The Day the Bodaboda Men Came to Town: A Post Card from South Sudan

Boda Boda drivers waiting for customers in Yei, April 4, 2012

Boda Boda drivers waiting for customers in Yei, April 4, 2012 (By Ojok Johnson for The Niles)

The Juba I knew has changed.

Not in the usual ways people point out: the increase in vehicles – the ubiquitous SUVs – or the brand new steel and concrete buildings (and skeletons of buildings) rising every day, sandwiched between the grass thatched tukuls and the corrugated iron mabati houses of different colors, designs, and textures.

No, not these changes.

Not even the different groups of people filling the streets, selling hardware and software on street corners. Or umbrella stalls branded with beer and telecom logos. Or moving from door to door in the heat of the African sun.

These are new people to the town nevertheless. We have the Somalis and the Wewes and the Ethiopians and the Eritreans and the Kenyans and the South Sudanese diaspora all vying for their own little space in the now-crowded town. The town has become the proverbial melting pot of various groups and cultures.

The change I am talking about – the difference from the Juba I knew – is the Bodaboda.

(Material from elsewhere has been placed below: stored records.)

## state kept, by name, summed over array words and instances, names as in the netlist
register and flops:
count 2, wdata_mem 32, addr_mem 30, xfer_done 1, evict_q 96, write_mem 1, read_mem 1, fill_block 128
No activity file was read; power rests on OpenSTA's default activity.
## src/design/cache_config.svh

```systemverilog
`ifndef CACHE_CONFIG_SVH
`define CACHE_CONFIG_SVH

// word address and data widths
`define CACHE_ADDR_W 32
`define CACHE_WORD_W 32

// block geometry
`define CACHE_WORDS 4
`define CACHE_OFFSET_W 2

// sets per way
`define CACHE_INDEX_W 6
`define CACHE_SETS 64

`define CACHE_TAG_W (`CACHE_ADDR_W - `CACHE_INDEX_W - `CACHE_OFFSET_W)

`endif

```

## src/design/cache_pkg.sv

```systemverilog
`include "cache_config.svh"

package cache_pkg;

	typedef logic [`CACHE_WORD_W-1:0] word_t;

	// word 0 sits in the low bits
	typedef word_t [`CACHE_WORDS-1:0] block_t;

	typedef logic [`CACHE_INDEX_W-1:0] index_t;
	typedef logic [`CACHE_OFFSET_W-1:0] offset_t;

	// one tag ram entry per way and set
	typedef struct packed {
		logic valid;
		logic used; // most recently touched way of the set
		logic dirty;
		logic [`CACHE_TAG_W-1:0] tag;
	} tag_entry_t;

	typedef enum logic [2:0] {
		IDLE,
		LOOKUP,
		EVICT, // write-back of dirty victim
		FILL,
		UPDATE
	} cache_state_t;

endpackage

```

## src/design/cache_lookup.sv

```systemverilog
`timescale 1ns/1ns
`include "cache_config.svh"

module cache_lookup import cache_pkg::*; (
	input  tag_entry_t              tag_q0,
	input  tag_entry_t              tag_q1,
	input  block_t                  block_q0,
	input  block_t                  block_q1,
	input  logic [`CACHE_TAG_W-1:0] req_tag,
	input  offset_t                 req_offset,
	input  word_t                   wdata,
	input  logic                    is_write,
	input  block_t                  fill_block,
	input  logic                    use_fill,
	output logic                    hit,
	output logic                    hit_way,
	output logic                    victim_way,
	output word_t                   word_q,
	output block_t                  line_d
);

	logic hit0;
	logic hit1;
	block_t base;

	assign hit0 = tag_q0.valid && (tag_q0.tag == req_tag);
	assign hit1 = tag_q1.valid && (tag_q1.tag == req_tag);
	assign hit = hit0 || hit1;
	assign hit_way = hit1; // only meaningful with hit

	// invalid way first, way 0 before way 1, else the unused one
	assign victim_way = tag_q0.valid && (!tag_q1.valid || tag_q0.used);

	always_comb begin
		base = use_fill ? fill_block : (hit_way ? block_q1 : block_q0);
		word_q = base[req_offset];
		line_d = base;
		if (is_write)
			line_d[req_offset] = wdata; // merge the store
	end

endmodule

```

## config.mk

```make
export PLATFORM = sky130hd
export DESIGN_NAME = cache_lookup
export DESIGN_NICKNAME = d
export VERILOG_FILES = /design/src/design/cache_pkg.sv /design/src/design/cache_lookup.sv
export VERILOG_INCLUDE_DIRS = /design/src /design/src/design
export SDC_FILE = /design/constraint.sdc
export NUM_CORES = 1
export LEC_CHECK = 0
export ABC_AREA = 1
export BUFFER_PORTS_ARGS = -buffer_cell sky130_fd_sc_hd__buf_2
export CAP_MARGIN = 40
export CORE_AREA = 2 2 257 259
export DETAILED_ROUTE_END_ITERATION = 10
export DIE_AREA = 0 0 259 261
export MAX_ROUTING_LAYER = met4
export SYNTH_ARGS = -nofsm -noshare
export SYNTH_HDL_FRONTEND = slang
export SYNTH_SLANG_ARGS = --single-unit
```

## constraint.sdc

```tcl
create_clock -name vclk -period 3.4
set_input_delay 0.34 -clock vclk [all_inputs]
set_output_delay 0.34 -clock vclk [all_outputs]
set_load 0.02 [all_outputs]
```

Word level (Yosys, flattened, before mapping):

Cells that the tools add are included.

* bits of input ports: 498
* output and inout bits: 163
* register bits after elaboration: 0

* reduce and logical (&&, ||, !) cells: 7
* order comparisons: 2
* equal/unequal tests: 2
* multiplexer cells: 8

Operators by type and width (number)
* 2-to-1 mux 128 bit: 3
* bitwise mux 128 bit: 1
* binary-select mux 32 bit (select 2 bit): 1
* demux 32 bit (select 2 bit): 1
* 2-to-1 mux 32 bit: 2
* == test 24 bit: 2
* logical AND 1 bit: 4
* < comparator 2 x 3 -> 1 bit (second input constant): 1
* >= comparator 2 x 1 -> 1 bit (second input constant): 1
* logical OR 1 bit: 2
* zero test 1 bit: 1

Logic depth before layout (Yosys ltp):

* depth in word-level cells: 6
* mapped depth: 17

Worst setup path after synthesis:

No wires, ideal clock.

* path kind: input-to-output
* from: input req_tag[6]
* to: output line_d[2] in the netlist's numbering
* data required time: 3060 ps
* stages: 12
* buffers on the path: 2
* slack: 1368 ps
* arrival: 1692 ps
* cells stage by stage: xnor2_1 > nand2_1 > nor2_1 > nand2_1 > nor2_1 > buf_6 > buf_4 > nand3_1 > nand3_1 > nand2_1 > nand2_1 > o21ai_0

RTL lines
* from (decl): RTL line cache_lookup.sv:9 `` input logic [`CACHE_TAG_W-1:0] req_tag, ``
* to (decl): RTL line cache_lookup.sv:19 `output block_t line_d`

Final worst setup path:

* from: input req_tag[3]
* to: output word_q[31]

* longest elaborated chain between the ends: 6

Ends and longest elaborated chain
* == test 24 bit: RTL line cache_lookup.sv:27 `assign hit1 = tag_q1.valid && (tag_q1.tag == req_tag);`
* logical AND 1 bit: RTL line cache_lookup.sv:27
* 2-to-1 mux 128 bit (2 in series): RTL line cache_lookup.sv:35 `base = use_fill ? fill_block : (hit_way ? block_q1 : block_q0);`
* binary-select mux 32 bit (select 2 bit): RTL line cache_lookup.sv:36 `word_q = base[req_offset];`
* 2-to-1 mux 32 bit (not written as such): RTL line cache_lookup.sv:36
* to (decl): RTL line cache_lookup.sv:18 `output word_t word_q,`

Every way passes these cells. The select of a mux whose other input is x is not followed.

==> out/qor_table.md <==
| Quantity | This run | Unit |
|:---|:---|:---|
| Cell Area, Synth | 7550 | um^2 |
| Number of distinct library cells after synthesis | 26 | - |
| Critical path buffer and inverter count | 6 | - |
| Multi-input gate area | 5560 | um^2 |
| Number of buffers added to fix hold violations after cts | 0 | - |
| Largest net degree at the start of global routing | 83 | - |
| Crit-path max FO | 59 | - |
| Worst Hold Class | input port to output pin | - |
| Count of cells along the worst hold path | 3 | - |
| Post-route non-filler standard cell count | 3248 | - |
| Mapped Cells | 1805 | - |
| Net total in the final layout | 2882 | - |
| Total wire length after detailed routing | 54600 | um |
| Filler cell count | 7791 | - |
| Global-route met1 utilization | 0.187 | - |
| Final Instance Area | 11800 | um^2 |
| Startpoint of the worst hold path | tag_q0[25] | - |
| Number of resized instances in the post-cts repair step | 0 | - |
| Top cell type by total area after synthesis | sky130_fd_sc_hd__nand2_1 | - |
| Post-synth top area share | 0.409 | - |
| Routing usage on met3 | 0.0170 | - |
| Startpoint Class | input port | - |
| Final hold violations | 0 | - |
| Post-route clock period utilization | 0.911 | - |
| Vias per Instance | 4.09 | - |
| Met2 track utilization from global routing | 0.253 | - |
| Category of the worst setup path capture point | output pin | - |
| Busiest layer in global routing | met2 | - |
| Overall die area | 67600 | um^2 |
| Routability Congestion | 0.995 | - |
| Core region area | 65000 | um^2 |
| CP max stage cell | sky130_fd_sc_hd__buf_4 | - |
| Peak Freq | 323 | MHz |
| Antenna violations before repair | 3 | - |
| Transition time of the tightest slew-check pin | 0.784 | ns |
| Chip height | 261 | um |
| Final-layout setup total negative slack | 0 | ns |
| Kind of critical path | input port to output pin | - |
| Port bufs | 658 | - |
| Row count | 94 | - |
| Result of the run | complete, no violations | - |
| Buffers inserted by post-CTS timing repair | 0 | - |
| HPWL after detailed placement | 43700 | um |
| P&R area growth vs syn | 56.0 | % |
| Combined flip-flop and latch cell area | 0 | um^2 |
| Number of placed instances with taps included | 3246 | - |
| Warnings, synthesis | 0 | - |
| Slowest cell delay on critical path | 0.54 | ns |
| RSZ-0062 raised after global routing | no | - |
| CP Data Arrival Time | 2.76 | ns |
| Starting density of the core | 0.116 | - |
| Crit-path leading delay family | simple AND/OR/NAND/NOR gates | - |
| I/O pin total | 661 | - |
| Synthesized netlist net count | 2303 | - |
| Clock tree buffer count of the final layout | 0 | - |
| DRT antenna net count | 0 | - |
| Routed vias | 13300 | - |
| Max cap viols | 0 | - |
| Die X-Extent | 259 | um |
| Number of search-and-repair iterations in the first detailed-routing pass | 6 | - |
| Via count of the first global-routing pass | 11700 | - |
| Post-Place Cell Area | 11800 | um^2 |
| Most repeated library cell on the critical path | sky130_fd_sc_hd__nand2_1 | - |
| Violation count after the first detailed-routing iteration | 1222 | - |
| Share of layout cells above drive strength 1 | 0.293 | - |
| Sequential-to-total area share from yosys stat | 0 | - |
| Post-layout min period | 3.10 | ns |
| Fin. max-slew vios | 0 | - |
| Top post-synthesis cells by area | sky130_fd_sc_hd__nand2_1 41%, sky130_fd_sc_hd__inv_1 20%, sky130_fd_sc_hd__nand3_1 18% | - |
| DRC violations left | 0 | - |
| GRT Resource Usage Total | 0.152 | - |
| Average cell area after synthesis | 4.18 | um^2 |
| Routed wire per std cell | 16.8 | um |
| Relative max-transition margin | 0.477 | - |
| Hold slack final | 1.01 | ns |
| Required time of the critical path | 3.06 | ns |
| Total number of sequential cells | 0 | - |
| Chain of cells forming the critical path | buf_2, inv_1, nand2_1, nand2_1, inv_1, nand3_1, nor2_1, nand3_4, buf_4, nand2_1, nand3_1, nand2_1, nand2_1, nand2_1, inv_1, nand2_1, buf_2 | - |
| Final setup vio count | 0 | - |
| Wire length of the first global-routing pass | 74400 | um |
| Global-route congestion overflow total | 0 | - |
| Terminating pin of the worst hold path | victim_way | - |
[final cells by class]
cell class / instances / share of cell area
multi-input cells: 1290 / 0.472
repair buffers: 683 / 0.305
inverters: 409 / 0.131
well taps: 864 / 0.0918
diodes: 2 / 0.000425
[kinds of logic after synthesis]
| logic type | Yosys count | synth area share |
|---|---|---|
| compound gates | 148 | 0.101 |
| xor+xnor | 11 | 0.0128 |
| buf+inv | 515 | 0.274 |
| simple gates | 1131 | 0.612 |
[cells in the final DEF, fill, tap and decap left out, types with 4 or more instances in the layout]
cell type	count
sky130_fd_sc_hd__nand2_1	818
sky130_fd_sc_hd__buf_2	657
sky130_fd_sc_hd__inv_1	403
sky130_fd_sc_hd__nand3_1	266
sky130_fd_sc_hd__o21ai_0	137
sky130_fd_sc_hd__nor2_1	19
sky130_fd_sc_hd__buf_4	17
sky130_fd_sc_hd__nand4_1	10
sky130_fd_sc_hd__buf_12	9
sky130_fd_sc_hd__xnor2_1	8
sky130_fd_sc_hd__nor2_4	5
sky130_fd_sc_hd__inv_2	4
sky130_fd_sc_hd__nor4_1	4
sky130_fd_sc_hd__o22ai_1	4
[cells in the mapped netlist]
| cell | n |
|---|---|
| sky130_fd_sc_hd__buf_4 | 2 |
| sky130_fd_sc_hd__a21o_1 | 1 |
| sky130_fd_sc_hd__buf_6 | 12 |
| sky130_fd_sc_hd__nand4_1 | 10 |
| sky130_fd_sc_hd__nand3_1 | 267 |
| sky130_fd_sc_hd__nor2_1 | 23 |
| sky130_fd_sc_hd__clkbuf_1 | 63 |
| sky130_fd_sc_hd__inv_2 | 3 |
| sky130_fd_sc_hd__a21oi_1 | 1 |
| sky130_fd_sc_hd__nand2_1 | 822 |
| sky130_fd_sc_hd__o22ai_1 | 4 |
| sky130_fd_sc_hd__clkinv_1 | 2 |
| sky130_fd_sc_hd__buf_2 | 28 |
| sky130_fd_sc_hd__o21a_1 | 1 |
| sky130_fd_sc_hd__xor2_1 | 3 |
| sky130_fd_sc_hd__xnor2_1 | 8 |
| sky130_fd_sc_hd__a22o_1 | 1 |
| sky130_fd_sc_hd__nor3_1 | 3 |
| sky130_fd_sc_hd__o21ai_0 | 137 |
| sky130_fd_sc_hd__inv_1 | 404 |
| sky130_fd_sc_hd__nor3b_1 | 1 |
| sky130_fd_sc_hd__a211oi_1 | 1 |
| sky130_fd_sc_hd__buf_1 | 1 |
| sky130_fd_sc_hd__nor2_2 | 1 |
| sky130_fd_sc_hd__a221oi_1 | 2 |
| sky130_fd_sc_hd__nor4_1 | 4 |
[per-stage QoR]
stage | setup slack, ns | util
3_5_place_dp | 0.431 | 0.181
4_1_cts | 0.421 | 0.181
3_3_place_gp | 0.444 | 0.181
5_1_grt | 0.127 | 0.181
6_report | 0.301 | 0.181
2_1_floorplan | 1.37 | -
[per-layer routing]
layer | routed length [um] | share of wire
met1 | 22500 | 0.41
met2 | 25300 | 0.46
met3 | 4500 | 0.082
met4 | 2310 | 0.042
met5 | 0 | 0
[worst max path at each step]
stage                     cells after the start        start    endpoint
after floorplan                              12   req_tag[6]   line_d[2]
after global placement                       15  req_tag[10]  line_d[33]
after detailed placement                     12  req_tag[16]  line_d[33]
after CTS                                    12  req_tag[16]  line_d[33]
after global routing                         17   req_tag[4]  word_q[31]
final                                        17   req_tag[3]  word_q[31]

The Bodaboda is a mode of transport, the common two-wheeled motorcycle used to ferry passengers from place to place. In East Africa it began as a way of carrying people quickly across borders, but it has become part and parcel of transport culture in the region and beyond. And so it has spread to many towns in South Sudan. The appeal of taking a Bodaboda instead of the regular minibus taxi is that it is fast: it doesn’t get stuck in traffic jams, and you can use side roads and alleys to get to your destination in record time.

The Bodaboda is now a tainted system, though, associated with all sorts of crimes and tragedies. Its riders flaunt traffic rules at will, carry three to four passengers at once, without using helmets – and so vicious road traffic accidents are the norm. Not one day goes by without an accident involving one of these motorcycles. In fact the majority of the injured (who are lucky enough to survive the ordeal), end up in a single fracture ward – the Senke Ward – at the Juba Teaching Hospital. The ward is so called because the most common motorcycle brand is Senke. Those admitted have their legs dangled in the air from contraptions like scaffoldings, covered in plaster of paris or strappings of cotton roll and bandages, with pain written on their faces.

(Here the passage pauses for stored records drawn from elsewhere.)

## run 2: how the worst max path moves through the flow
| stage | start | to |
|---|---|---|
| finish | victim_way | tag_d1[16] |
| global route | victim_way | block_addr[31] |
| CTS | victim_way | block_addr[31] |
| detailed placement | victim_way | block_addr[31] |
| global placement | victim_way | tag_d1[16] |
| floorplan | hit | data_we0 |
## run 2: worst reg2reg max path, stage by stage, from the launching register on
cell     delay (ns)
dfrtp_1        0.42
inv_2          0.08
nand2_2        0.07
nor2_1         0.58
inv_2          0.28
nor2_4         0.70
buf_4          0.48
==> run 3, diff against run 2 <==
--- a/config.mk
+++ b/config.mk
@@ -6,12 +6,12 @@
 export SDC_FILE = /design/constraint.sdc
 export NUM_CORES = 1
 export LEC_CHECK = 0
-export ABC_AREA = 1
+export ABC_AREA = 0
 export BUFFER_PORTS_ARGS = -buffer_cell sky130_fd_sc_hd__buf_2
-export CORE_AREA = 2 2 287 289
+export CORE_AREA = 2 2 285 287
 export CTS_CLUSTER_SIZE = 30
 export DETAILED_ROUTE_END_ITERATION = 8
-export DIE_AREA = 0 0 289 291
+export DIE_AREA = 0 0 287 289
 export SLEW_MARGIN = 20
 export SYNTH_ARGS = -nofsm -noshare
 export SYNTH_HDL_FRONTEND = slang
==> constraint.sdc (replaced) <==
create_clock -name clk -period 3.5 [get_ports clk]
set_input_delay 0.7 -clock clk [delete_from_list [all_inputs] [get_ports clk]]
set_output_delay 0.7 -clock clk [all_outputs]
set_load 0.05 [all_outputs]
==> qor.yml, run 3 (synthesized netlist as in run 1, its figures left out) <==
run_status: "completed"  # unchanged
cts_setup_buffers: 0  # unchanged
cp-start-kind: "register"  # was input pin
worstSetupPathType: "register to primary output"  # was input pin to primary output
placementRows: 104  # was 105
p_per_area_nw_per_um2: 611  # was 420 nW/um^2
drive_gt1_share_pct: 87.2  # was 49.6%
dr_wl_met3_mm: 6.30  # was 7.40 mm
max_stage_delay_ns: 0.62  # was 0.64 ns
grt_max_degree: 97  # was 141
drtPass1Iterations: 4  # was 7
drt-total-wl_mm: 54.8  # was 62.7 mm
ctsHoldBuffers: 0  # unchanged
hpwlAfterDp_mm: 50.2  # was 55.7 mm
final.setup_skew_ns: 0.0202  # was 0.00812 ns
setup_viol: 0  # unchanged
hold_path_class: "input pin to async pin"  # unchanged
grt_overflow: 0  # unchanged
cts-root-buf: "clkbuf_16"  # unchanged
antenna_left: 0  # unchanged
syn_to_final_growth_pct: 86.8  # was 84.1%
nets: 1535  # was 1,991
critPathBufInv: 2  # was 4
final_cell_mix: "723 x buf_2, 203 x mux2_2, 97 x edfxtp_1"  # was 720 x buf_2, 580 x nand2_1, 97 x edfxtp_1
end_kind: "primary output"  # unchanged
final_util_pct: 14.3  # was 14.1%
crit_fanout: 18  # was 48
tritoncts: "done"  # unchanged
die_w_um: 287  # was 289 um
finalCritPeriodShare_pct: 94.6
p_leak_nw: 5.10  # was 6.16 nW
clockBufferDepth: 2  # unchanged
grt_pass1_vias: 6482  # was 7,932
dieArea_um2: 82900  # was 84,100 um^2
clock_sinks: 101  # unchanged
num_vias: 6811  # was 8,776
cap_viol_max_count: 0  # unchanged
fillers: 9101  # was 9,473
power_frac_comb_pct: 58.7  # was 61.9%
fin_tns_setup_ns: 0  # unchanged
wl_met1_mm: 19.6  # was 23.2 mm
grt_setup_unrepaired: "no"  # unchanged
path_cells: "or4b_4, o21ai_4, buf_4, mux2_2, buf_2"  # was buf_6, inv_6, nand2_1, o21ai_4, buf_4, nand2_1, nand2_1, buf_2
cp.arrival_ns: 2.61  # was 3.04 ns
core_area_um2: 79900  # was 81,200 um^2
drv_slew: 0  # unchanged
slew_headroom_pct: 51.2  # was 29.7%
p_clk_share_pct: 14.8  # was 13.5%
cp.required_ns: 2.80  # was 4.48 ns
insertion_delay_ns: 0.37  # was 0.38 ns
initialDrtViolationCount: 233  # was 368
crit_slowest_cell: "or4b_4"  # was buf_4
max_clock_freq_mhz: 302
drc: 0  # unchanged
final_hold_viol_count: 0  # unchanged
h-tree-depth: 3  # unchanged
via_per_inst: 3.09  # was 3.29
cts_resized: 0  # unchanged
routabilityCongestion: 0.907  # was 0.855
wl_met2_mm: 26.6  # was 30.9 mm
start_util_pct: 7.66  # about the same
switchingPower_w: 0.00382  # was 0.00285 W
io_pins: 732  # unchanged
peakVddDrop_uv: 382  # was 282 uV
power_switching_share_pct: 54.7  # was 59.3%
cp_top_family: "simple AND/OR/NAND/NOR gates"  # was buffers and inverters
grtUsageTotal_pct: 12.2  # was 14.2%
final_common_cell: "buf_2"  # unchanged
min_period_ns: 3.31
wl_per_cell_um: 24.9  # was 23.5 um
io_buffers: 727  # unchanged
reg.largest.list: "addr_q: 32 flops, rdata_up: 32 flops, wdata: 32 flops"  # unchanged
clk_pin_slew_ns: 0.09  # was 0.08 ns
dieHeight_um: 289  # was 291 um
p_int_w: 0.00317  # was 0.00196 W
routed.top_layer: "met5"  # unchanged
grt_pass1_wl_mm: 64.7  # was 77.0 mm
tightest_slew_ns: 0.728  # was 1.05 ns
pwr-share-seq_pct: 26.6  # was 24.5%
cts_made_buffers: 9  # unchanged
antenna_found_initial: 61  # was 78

The other downside to the rise of Bodaboda is that it has attracted thieves and murderers. The Bodaboda has been used as a means of snatching handbags from unsuspecting women in the streets. Owners of motorcycles have also been robbed or killed for these cheap bikes.

The Bodaboda has come to meet the demand for quick and reliable transportation, filling the niche in an era of speed and instant gratification. However, its notoriety for accidents and use in robberies may be its undoing in the long run. Unfortunately, unless new ways are found, passengers will continue to risk their lives on these deadly two-wheelers, with the chance of ending up in either a ward or a morgue.